Previous versions of vSphere with Tanzu used the TKG 1.x API. This API used a VMware proprietary cluster definition called tanzukubernetescluster (TKC) that was specific to vSphere. With the introduction of ClusterClass to the v1beta1 version of the open-source Kubernetes Cluster API and its implementation in the TKG 2.x API, cluster provisioning and management in vSphere with Tanzu are now more directly aligned with the broader multi-cloud Kubernetes ecosystem and provide a more portable and modular way to define clusters regardless of the specific cloud environment. The ClusterClass specification also allows users to define which Workload Availability Zones any specific workload cluster will span and is less complicated than the previous TKC cluster specification.
Administrators can customize OS images for TKG cluster worker nodes by using new tools
vSphere 8.0 also provides tools for administrators to build their own OS images for TKG cluster
worker nodes. vSphere with Tanzu includes a VMware-curated set of worker node images for specific combinations of Kubernetes releases and Linux OSes, but now administrators can create custom OS images and make them available to DevOps users via a local content library for use in provisioning workload clusters. This allows administrators to create custom OS images outside of the options distributed with TKG, including the ability to create worker nodes based on Red Hat® Enterprise Linux® 8 that TKG supports but does not currently include in the TKG distribution set of default images. To suit the needs of their DevOps users, administrators can also use this feature to preinstall binaries and packages to worker node images that the OS does not include by default.

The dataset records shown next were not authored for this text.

[src/rtl/sipo_ctrl_pkg.sv]
// Shared types and defaults for the start/stop framed serial receiver.
package sipo_ctrl_pkg;

  localparam int unsigned WIDTH_DEF = 4;

  typedef enum logic [1:0] {
    IDLE = 2'd0,
    DATA = 2'd1,
    STOP = 2'd2
  } state_e;

endpackage

[src/rtl/sipo_shift_en.sv]
// Serial-in/parallel-out shifter. Input enters at the MSB so the first bit received ends up at the LSB.
module sipo_shift_en #(
  parameter int WIDTH = 4
) (
  input  logic             clk,
  input  logic             clr,
  input  logic             sclr_i,
  input  logic             shift_en_i,
  input  logic             din_i,
  output logic [WIDTH-1:0] q_o
);

  logic [WIDTH-1:0] q_q;

  always_ff @(posedge clk or posedge clr) begin
    if (clr) begin
      q_q <= '0;
    end else if (sclr_i) begin
      q_q <= '0;
    end else if (shift_en_i) begin
      q_q <= {din_i, q_q[WIDTH-1:1]};
    end
  end

  assign q_o = q_q;

endmodule

[src/rtl/sipo_frame_ctrl.sv]
// Start/stop frame receiver: FSM, bit counter, output word register and error flags.
// state | meaning
// IDLE  | waiting for a low start bit on a tick
// DATA  | shifting in WIDTH data bits
// STOP  | checking the stop bit, delivering or discarding the word
module sipo_frame_ctrl
  import sipo_ctrl_pkg::*;
#(
  parameter int WIDTH = WIDTH_DEF
) (
  input  logic             clk,
  input  logic             clr,
  input  logic             en,
  input  logic             bit_tick,
  input  logic             data_in,
  output logic [WIDTH-1:0] data_out,
  output logic             out_valid,
  input  logic             out_ready,
  output logic             busy,
  output logic             frame_err,
  output logic             overrun,
  input  logic             err_clr
);

  localparam int CW = $clog2(WIDTH + 1);

  state_e           state_q, state_d;
  logic [CW-1:0]    cnt_q, cnt_d;
  logic [WIDTH-1:0] data_out_q, data_out_d;
  logic             out_valid_q, out_valid_d;
  logic             busy_q, busy_d;
  logic             frame_err_q, frame_err_d;
  logic             overrun_q, overrun_d;

  logic             sh_clr, sh_en, deliver, bad_stop;
  logic [WIDTH-1:0] sh_q;

  sipo_shift_en #(.WIDTH(WIDTH)) u_shift (
    .clk        (clk),
    .clr        (clr),
    .sclr_i     (sh_clr),
    .shift_en_i (sh_en),
    .din_i      (data_in),
    .q_o        (sh_q)
  );

  always_ff @(posedge clk or posedge clr) begin
    if (clr) begin
      state_q     <= IDLE;
      cnt_q       <= '0;
      data_out_q  <= '0;
      out_valid_q <= 1'b0;
      busy_q      <= 1'b0;
      frame_err_q <= 1'b0;
      overrun_q   <= 1'b0;
    end else begin
      state_q     <= state_d;
      cnt_q       <= cnt_d;
      data_out_q  <= data_out_d;
      out_valid_q <= out_valid_d;
      busy_q      <= busy_d;
      frame_err_q <= frame_err_d;
      overrun_q   <= overrun_d;
    end
  end

  always_comb begin
    state_d  = state_q;
    cnt_d    = cnt_q;
    sh_clr   = 1'b0;
    sh_en    = 1'b0;
    deliver  = 1'b0;
    bad_stop = 1'b0;
    if (!en) begin
      state_d = IDLE;
      cnt_d   = '0;
    end else begin
      unique case (state_q)
        IDLE: begin
          if (bit_tick && !data_in) begin
            state_d = DATA;
            cnt_d   = '0;
            sh_clr  = 1'b1;
          end
        end
        DATA: begin
          if (bit_tick) begin
            sh_en = 1'b1;
            // Counter parks at zero after the last bit so it never reaches WIDTH.
            if (cnt_q == CW'(WIDTH - 1)) begin
              state_d = STOP;
              cnt_d   = '0;
            end else begin
              cnt_d = cnt_q + CW'(1);
            end
          end
        end
        STOP: begin
          if (bit_tick) begin
            state_d  = IDLE;
            deliver  = data_in;
            bad_stop = !data_in;
          end
        end
        default: state_d = IDLE;
      endcase
    end
  end

  always_comb begin
    data_out_d  = data_out_q;
    out_valid_d = out_valid_q;
    overrun_d   = overrun_q;
    if (deliver && (!out_valid_q || out_ready)) begin
      data_out_d  = sh_q;
      out_valid_d = 1'b1;
    end else if (deliver) begin
      overrun_d = 1'b1;
    end else if (out_valid_q && out_ready) begin
      out_valid_d = 1'b0;
    end
    // A set event in the same cycle wins over the clear.
    if (err_clr && !(deliver && out_valid_q && !out_ready)) begin
      overrun_d = 1'b0;
    end
    busy_d      = (state_d != IDLE);
    frame_err_d = bad_stop;
  end

  assign data_out  = data_out_q;
  assign out_valid = out_valid_q;
  assign busy      = busy_q;
  assign frame_err = frame_err_q;
  assign overrun   = overrun_q;

endmodule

What can the combination of 16th Generation Dell PowerEdge servers and VMware vSphere 8.0 deliver for containerized environments?
A multi-node Dell PowerEdge server cluster running VMware vSphere 8.0 could improve workload resiliency and streamline management and security of modern apps. The following sections delve into our testing and explore how the new vSphere 8.0 features could benefit developers and infrastructure teams.
About VMware vSphere 8.0
vSphere is an enterprise compute virtualization program that aims to bring “the benefits of cloud to on-premises workloads” by combining “industry-leading cloud infrastructure technology with data processing unit (DPU)- and GPU-based acceleration to boost workload performance.”[vi]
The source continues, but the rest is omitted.